Search the listing for the word "logic" and return each line that contains it.
+--
==> flow/design.v <==
function bit [7:0] mul5B(input bit [7:0] i);
    mul5B[0] = i[2] ^ i[0];
    mul5B[1] = i[3] ^ i[1] ^ i[0];
    mul5B[2] = i[4] ^ i[2] ^ i[1];
    mul5B[3] = i[5] ^ i[3] ^ i[0];
    mul5B[4] = i[6] ^ i[4] ^ i[1] ^ i[0];
    mul5B[5] = i[7] ^ i[5] ^ i[1];
    mul5B[6] = i[6] ^ i[0];
    mul5B[7] = i[7] ^ i[1];
endfunction
function bit [7:0] mulEF(input bit [7:0] i);
    mulEF[0] = i[2] ^ i[1] ^ i[0];
    mulEF[1] = i[3] ^ i[2] ^ i[1] ^ i[0];
    mulEF[2] = i[4] ^ i[3] ^ i[2] ^ i[1] ^ i[0];
    mulEF[3] = i[5] ^ i[4] ^ i[3] ^ i[0];
    mulEF[4] = i[6] ^ i[5] ^ i[4] ^ i[1];
    mulEF[5] = i[7] ^ i[6] ^ i[5] ^ i[1] ^ i[0];
    mulEF[6] = i[7] ^ i[6] ^ i[0];
    mulEF[7] = i[7] ^ i[1] ^ i[0];
endfunction
function bit [7:0] mulA4(input bit [7:0] i);
    mulA4[0] = i[7] ^ i[1];
	mulA4[1] = i[2];
	mulA4[2] = i[7] ^ i[3] ^ i[1] ^ i[0];
	mulA4[3] = i[7] ^ i[4] ^ i[2];
	mulA4[4] = i[5] ^ i[3];
	mulA4[5] = i[6] ^ i[4] ^ i[0];
	mulA4[6] = i[5];
	mulA4[7] = i[6] ^ i[0];
endfunction
function bit [7:0] mul55(input bit [7:0] i);
    mul55[0] = i[7] ^ i[6] ^ i[2] ^ i[0];
	mul55[1] = i[7] ^ i[3] ^ i[1];
	mul55[2] = i[7] ^ i[6] ^ i[4] ^ i[0];
	mul55[3] = i[6] ^ i[5] ^ i[2] ^ i[1];
	mul55[4] = i[7] ^ i[6] ^ i[3] ^ i[2] ^ i[0];
	mul55[5] = i[7] ^ i[4] ^ i[3] ^ i[1];
	mul55[6] = i[7] ^ i[6] ^ i[5] ^ i[4] ^ i[0];
	mul55[7] = i[7] ^ i[6] ^ i[5] ^ i[1];
endfunction
function bit [7:0] mul87(input bit [7:0] i);
    mul87[0] = i[7] ^ i[5] ^ i[3] ^ i[1] ^ i[0];
	mul87[1] = i[6] ^ i[4] ^ i[2] ^ i[1] ^ i[0];
	mul87[2] = i[2] ^ i[0];
	mul87[3] = i[7] ^ i[5];
	mul87[4] = i[6];
	mul87[5] = i[7];
	mul87[6] = i[7] ^ i[5] ^ i[3] ^ i[1];
	mul87[7] = i[6] ^ i[4] ^ i[2] ^ i[0];
endfunction
function bit [7:0] mul5A(input bit [7:0] i);
    mul5A[0] = i[7] ^ i[5] ^ i[2];
	mul5A[1] = i[6] ^ i[3] ^ i[0];
	mul5A[2] = i[5] ^ i[4] ^ i[2] ^ i[1];
	mul5A[3] = i[7] ^ i[6] ^ i[3] ^ i[0];
	mul5A[4] = i[7] ^ i[4] ^ i[1] ^ i[0];
	mul5A[5] = i[5] ^ i[2] ^ i[1];
	mul5A[6] = i[7] ^ i[6] ^ i[5] ^ i[3] ^ i[0];
	mul5A[7] = i[7] ^ i[6] ^ i[4] ^ i[1];
endfunction
function bit [7:0] mul58(input bit [7:0] i);
    mul58[0] = i[5] ^ i[2];
	mul58[1] = i[6] ^ i[3];
	mul58[2] = i[7] ^ i[5] ^ i[4] ^ i[2];
	mul58[3] = i[6] ^ i[3] ^ i[2] ^ i[0];
	mul58[4] = i[7] ^ i[4] ^ i[3] ^ i[1] ^ i[0];
	mul58[5] = i[5] ^ i[4] ^ i[2] ^ i[1];
	mul58[6] = i[6] ^ i[3] ^ i[0];
	mul58[7] = i[7] ^ i[4] ^ i[1];
endfunction
function bit [7:0] mulDB(input bit [7:0] i);
    mulDB[0] = i[7] ^ i[6] ^ i[3] ^ i[2] ^ i[1] ^ i[0];
	mulDB[1] = i[7] ^ i[4] ^ i[3] ^ i[2] ^ i[1] ^ i[0];
	mulDB[2] = i[7] ^ i[6] ^ i[5] ^ i[4];
	mulDB[3] = i[5] ^ i[3] ^ i[2] ^ i[1] ^ i[0];
	mulDB[4] = i[6] ^ i[4] ^ i[3] ^ i[2] ^ i[1] ^ i[0];
	mulDB[5] = i[7] ^ i[5] ^ i[4] ^ i[3] ^ i[2] ^ i[1];
	mulDB[6] = i[7] ^ i[5] ^ i[4] ^ i[1] ^ i[0];
	mulDB[7] = i[6] ^ i[5] ^ i[2] ^ i[1] ^ i[0];
endfunction
function bit [7:0] mul9E(input bit [7:0] i);
    mul9E[0] = i[6] ^ i[4] ^ i[3] ^ i[1];
	mul9E[1] = i[7] ^ i[5] ^ i[4] ^ i[2] ^ i[0];
	mul9E[2] = i[5] ^ i[4] ^ i[0];
	mul9E[3] = i[5] ^ i[4] ^ i[3] ^ i[0];
	mul9E[4] = i[6] ^ i[5] ^ i[4] ^ i[1] ^ i[0];
	mul9E[5] = i[7] ^ i[6] ^ i[5] ^ i[2] ^ i[1];
	mul9E[6] = i[7] ^ i[4] ^ i[2] ^ i[1];
	mul9E[7] = i[5] ^ i[3] ^ i[2] ^ i[0];
endfunction
function bit [7:0] mul56(input bit [7:0] i);
    mul56[0] = i[6] ^ i[2];
	mul56[1] = i[7] ^ i[3] ^ i[0];
	mul56[2] = i[6] ^ i[4] ^ i[2] ^ i[1] ^ i[0];
	mul56[3] = i[7] ^ i[6] ^ i[5] ^ i[3] ^ i[1];
	mul56[4] = i[7] ^ i[6] ^ i[4] ^ i[2] ^ i[0];
	mul56[5] = i[7] ^ i[5] ^ i[3] ^ i[1];
	mul56[6] = i[4] ^ i[0];
	mul56[7] = i[5] ^ i[1];
endfunction
function bit [7:0] mul82(input bit [7:0] i);
    mul82[0] = i[7] ^ i[6] ^ i[5] ^ i[3] ^ i[1];
	mul82[1] = i[7] ^ i[6] ^ i[4] ^ i[2] ^ i[0];
	mul82[2] = i[6];
	mul82[3] = i[6] ^ i[5] ^ i[3] ^ i[1];
	mul82[4] = i[7] ^ i[6] ^ i[4] ^ i[2];
	mul82[5] = i[7] ^ i[5] ^ i[3];
	mul82[6] = i[7] ^ i[5] ^ i[4] ^ i[3] ^ i[1];
	mul82[7] = i[6] ^ i[5] ^ i[4] ^ i[2] ^ i[0];
endfunction
function bit [7:0] mulF3(input bit [7:0] i);
    mulF3[0] = i[7] ^ i[6] ^ i[2] ^ i[1] ^ i[0];
	mulF3[1] = i[7] ^ i[3] ^ i[2] ^ i[1] ^ i[0];
	mulF3[2] = i[7] ^ i[6] ^ i[4] ^ i[3];
	mulF3[3] = i[6] ^ i[5] ^ i[4] ^ i[2] ^ i[1];
	mulF3[4] = i[7] ^ i[6] ^ i[5] ^ i[3] ^ i[2] ^ i[0];
	mulF3[5] = i[7] ^ i[6] ^ i[4] ^ i[3] ^ i[1] ^ i[0];
	mulF3[6] = i[6] ^ i[5] ^ i[4] ^ i[0];
	mulF3[7] = i[7] ^ i[6] ^ i[5] ^ i[1] ^ i[0];
endfunction
function bit [7:0] mul1E(input bit [7:0] i);
    mul1E[0] = i[5] ^ i[4];
	mul1E[1] = i[6] ^ i[5] ^ i[0];
	mul1E[2] = i[7] ^ i[6] ^ i[5] ^ i[4] ^ i[1] ^ i[0];
	mul1E[3] = i[7] ^ i[6] ^ i[4] ^ i[2] ^ i[1] ^ i[0];
	mul1E[4] = i[7] ^ i[5] ^ i[3] ^ i[2] ^ i[1] ^ i[0];
	mul1E[5] = i[6] ^ i[4] ^ i[3] ^ i[2] ^ i[1];
	mul1E[6] = i[7] ^ i[3] ^ i[2];
	mul1E[7] = i[4] ^ i[3];
endfunction
function bit [7:0] mulC6(input bit [7:0] i);
    mulC6[0] = i[6] ^ i[5] ^ i[4] ^ i[3] ^ i[2] ^ i[1];
	mulC6[1] = i[7] ^ i[6] ^ i[5] ^ i[4] ^ i[3] ^ i[2] ^ i[0];
	mulC6[2] = i[7] ^ i[2] ^ i[0];
	mulC6[3] = i[6] ^ i[5] ^ i[4] ^ i[2];
	mulC6[4] = i[7] ^ i[6] ^ i[5] ^ i[3];
	mulC6[5] = i[7] ^ i[6] ^ i[4];
	mulC6[6] = i[7] ^ i[6] ^ i[4] ^ i[3] ^ i[2] ^ i[1] ^ i[0];
	mulC6[7] = i[7] ^ i[5] ^ i[4] ^ i[3] ^ i[2] ^ i[1] ^ i[0];
endfunction
function bit [7:0] mul68(input bit [7:0] i);
    mul68[0] = i[7] ^ i[6] ^ i[4] ^ i[3] ^ i[2];
	mul68[1] = i[7] ^ i[5] ^ i[4] ^ i[3];
	mul68[2] = i[7] ^ i[5] ^ i[3] ^ i[2];
	mul68[3] = i[7] ^ i[2] ^ i[0];
	mul68[4] = i[3] ^ i[1];
	mul68[5] = i[4] ^ i[2] ^ i[0];
	mul68[6] = i[7] ^ i[6] ^ i[5] ^ i[4] ^ i[2] ^ i[1] ^ i[0];
	mul68[7] = i[7] ^ i[6] ^ i[5] ^ i[3] ^ i[2] ^ i[1];
endfunction
function bit [7:0] mulE5(input bit [7:0] i);
    mulE5[0] = i[6] ^ i[4] ^ i[2] ^ i[1] ^ i[0];
	mulE5[1] = i[7] ^ i[5] ^ i[3] ^ i[2] ^ i[1];
	mulE5[2] = i[3] ^ i[1] ^ i[0];
	mulE5[3] = i[6];
	mulE5[4] = i[7];
	mulE5[5] = i[0];
	mulE5[6] = i[6] ^ i[4] ^ i[2] ^ i[0];
	mulE5[7] = i[7] ^ i[5] ^ i[3] ^ i[1] ^ i[0];
endfunction
function bit [7:0] mul02(input bit [7:0] i);
    mul02[0] = i[7];
	mul02[1] = i[0];
	mul02[2] = i[7] ^ i[1];
	mul02[3] = i[7] ^ i[2];
	mul02[4] = i[3];
	mul02[5] = i[4];
	mul02[6] = i[7] ^ i[5];
	mul02[7] = i[6];
endfunction
function bit [7:0] mulA1(input bit [7:0] i);
    mulA1[0] = i[7] ^ i[6] ^ i[1] ^ i[0];
	mulA1[1] = i[7] ^ i[2] ^ i[1];
	mulA1[2] = i[7] ^ i[6] ^ i[3] ^ i[2] ^ i[1];
	mulA1[3] = i[6] ^ i[4] ^ i[3] ^ i[2] ^ i[1];
	mulA1[4] = i[7] ^ i[5] ^ i[4] ^ i[3] ^ i[2];
	mulA1[5] = i[6] ^ i[5] ^ i[4] ^ i[3] ^ i[0];
	mulA1[6] = i[5] ^ i[4];
	mulA1[7] = i[6] ^ i[5] ^ i[0];
endfunction
function bit [7:0] mulFC(input bit [7:0] i);
    mulFC[0] = i[7] ^ i[5] ^ i[2] ^ i[1];
	mulFC[1] = i[6] ^ i[3] ^ i[2];
	mulFC[2] = i[5] ^ i[4] ^ i[3] ^ i[2] ^ i[1] ^ i[0];
	mulFC[3] = i[7] ^ i[6] ^ i[4] ^ i[3] ^ i[0];
	mulFC[4] = i[7] ^ i[5] ^ i[4] ^ i[1] ^ i[0];
	mulFC[5] = i[6] ^ i[5] ^ i[2] ^ i[1] ^ i[0];
	mulFC[6] = i[6] ^ i[5] ^ i[3] ^ i[0];
	mulFC[7] = i[7] ^ i[6] ^ i[4] ^ i[1] ^ i[0];
endfunction
function bit [7:0] mulC1(input bit [7:0] i);
    mulC1[0] = i[7] ^ i[5] ^ i[4] ^ i[3] ^ i[2] ^ i[1] ^ i[0];
	mulC1[1] = i[6] ^ i[5] ^ i[4] ^ i[3] ^ i[2] ^ i[1];
	mulC1[2] = i[6] ^ i[1];
	mulC1[3] = i[5] ^ i[4] ^ i[3] ^ i[1];
	mulC1[4] = i[6] ^ i[5] ^ i[4] ^ i[2];
	mulC1[5] = i[7] ^ i[6] ^ i[5] ^ i[3];
	mulC1[6] = i[6] ^ i[5] ^ i[3] ^ i[2] ^ i[1] ^ i[0];
	mulC1[7] = i[7] ^ i[6] ^ i[4] ^ i[3] ^ i[2] ^ i[1] ^ i[0];
endfunction
function bit [7:0] mul47(input bit [7:0] i);
    mul47[0] = i[4] ^ i[2] ^ i[0];
	mul47[1] = i[5] ^ i[3] ^ i[1] ^ i[0];
	mul47[2] = i[6] ^ i[1] ^ i[0];
	mul47[3] = i[7] ^ i[4] ^ i[1];
	mul47[4] = i[5] ^ i[2];
	mul47[5] = i[6] ^ i[3];
	mul47[6] = i[7] ^ i[2] ^ i[0];
	mul47[7] = i[3] ^ i[1];
endfunction
function bit [7:0] mulAE(input bit [7:0] i);
    mulAE[0] = i[7] ^ i[5] ^ i[1];
	mulAE[1] = i[6] ^ i[2] ^ i[0];
	mulAE[2] = i[5] ^ i[3] ^ i[0];
	mulAE[3] = i[7] ^ i[6] ^ i[5] ^ i[4] ^ i[0];
	mulAE[4] = i[7] ^ i[6] ^ i[5] ^ i[1];
	mulAE[5] = i[7] ^ i[6] ^ i[2] ^ i[0];
	mulAE[6] = i[5] ^ i[3];
	mulAE[7] = i[6] ^ i[4] ^ i[0];
endfunction
function bit [7:0] mul3D(input bit [7:0] i);
    mul3D[0] = i[4] ^ i[3] ^ i[0];
	mul3D[1] = i[5] ^ i[4] ^ i[1];
	mul3D[2] = i[6] ^ i[5] ^ i[4] ^ i[3] ^ i[2] ^ i[0];
	mul3D[3] = i[7] ^ i[6] ^ i[5] ^ i[1] ^ i[0];
	mul3D[4] = i[7] ^ i[6] ^ i[2] ^ i[1] ^ i[0];
	mul3D[5] = i[7] ^ i[3] ^ i[2] ^ i[1] ^ i[0];
	mul3D[6] = i[2] ^ i[1];
	mul3D[7] = i[3] ^ i[2];
endfunction
function bit [7:0] mul19(input bit [7:0] i);
    mul19[0] = i[7] ^ i[6] ^ i[5] ^ i[4] ^ i[0];
	mul19[1] = i[7] ^ i[6] ^ i[5] ^ i[1];
	mul19[2] = i[5] ^ i[4] ^ i[2];
	mul19[3] = i[7] ^ i[4] ^ i[3] ^ i[0];
	mul19[4] = i[5] ^ i[4] ^ i[1] ^ i[0];
	mul19[5] = i[6] ^ i[5] ^ i[2] ^ i[1];
	mul19[6] = i[5] ^ i[4] ^ i[3] ^ i[2];
	mul19[7] = i[6] ^ i[5] ^ i[4] ^ i[3];
endfunction
function bit [7:0] mul03(input bit [7:0] i);
    mul03[0] = i[7] ^ i[0];
	mul03[1] = i[1] ^ i[0];
	mul03[2] = i[7] ^ i[2] ^ i[1];
	mul03[3] = i[7] ^ i[3] ^ i[2];
	mul03[4] = i[4] ^ i[3];
	mul03[5] = i[5] ^ i[4];
	mul03[6] = i[7] ^ i[6] ^ i[5];
	mul03[7] = i[7] ^ i[6];
endfunction
module sKey
(
    input logic [127:0] m,
    output logic [31:0] s0, s1
);
    always_comb begin
        s0[7:0]   = m[7:0] ^ mulA4(m[15:8]) ^ mul55(m[23:16]) ^ mul87(m[31:24]) ^ mul5A(m[39:32]) ^ mul58(m[47:40]) ^ mulDB(m[55:48]) ^ mul9E(m[63:56]);
        s0[15:8]  = mulA4(m[7:0]) ^ mul56(m[15:8]) ^ mul82(m[23:16]) ^ mulF3(m[31:24]) ^ mul1E(m[39:32]) ^ mulC6(m[47:40]) ^ mul68(m[55:48]) ^ mulE5(m[63:56]);
        s0[23:16] = mul02(m[7:0]) ^ mulA1(m[15:8]) ^ mulFC(m[23:16]) ^ mulC1(m[31:24]) ^ mul47(m[39:32]) ^ mulAE(m[47:40]) ^ mul3D(m[55:48]) ^ mul19(m[63:56]);
        s0[31:24] = mulA4(m[7:0]) ^ mul55(m[15:8]) ^ mul87(m[23:16]) ^ mul5A(m[31:24]) ^ mul58(m[39:32]) ^ mulDB(m[47:40]) ^ mul9E(m[55:48]) ^ mul03(m[63:56]);
        s1[7:0]   = m[71:64] ^ mulA4(m[79:72]) ^ mul55(m[87:80]) ^ mul87(m[95:88]) ^ mul5A(m[103:96]) ^ mul58(m[111:104]) ^ mulDB(m[119:112]) ^ mul9E(m[127:120]);
        s1[15:8]  = mulA4(m[71:64]) ^ mul56(m[79:72]) ^ mul82(m[87:80]) ^ mulF3(m[95:88]) ^ mul1E(m[103:96]) ^ mulC6(m[111:104]) ^ mul68(m[119:112]) ^ mulE5(m[127:120]);
        s1[23:16] = mul02(m[71:64]) ^ mulA1(m[79:72]) ^ mulFC(m[87:80]) ^ mulC1(m[95:88]) ^ mul47(m[103:96]) ^ mulAE(m[111:104]) ^ mul3D(m[119:112]) ^ mul19(m[127:120]);
        s1[31:24] = mulA4(m[71:64]) ^ mul55(m[79:72]) ^ mul87(m[87:80]) ^ mul5A(m[95:88]) ^ mul58(m[103:96]) ^ mulDB(m[111:104]) ^ mul9E(m[119:112]) ^ mul03(m[127:120]);
    end
endmodule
+--
Exercise answer:
    input logic [127:0] m,
    output logic [31:0] s0, s1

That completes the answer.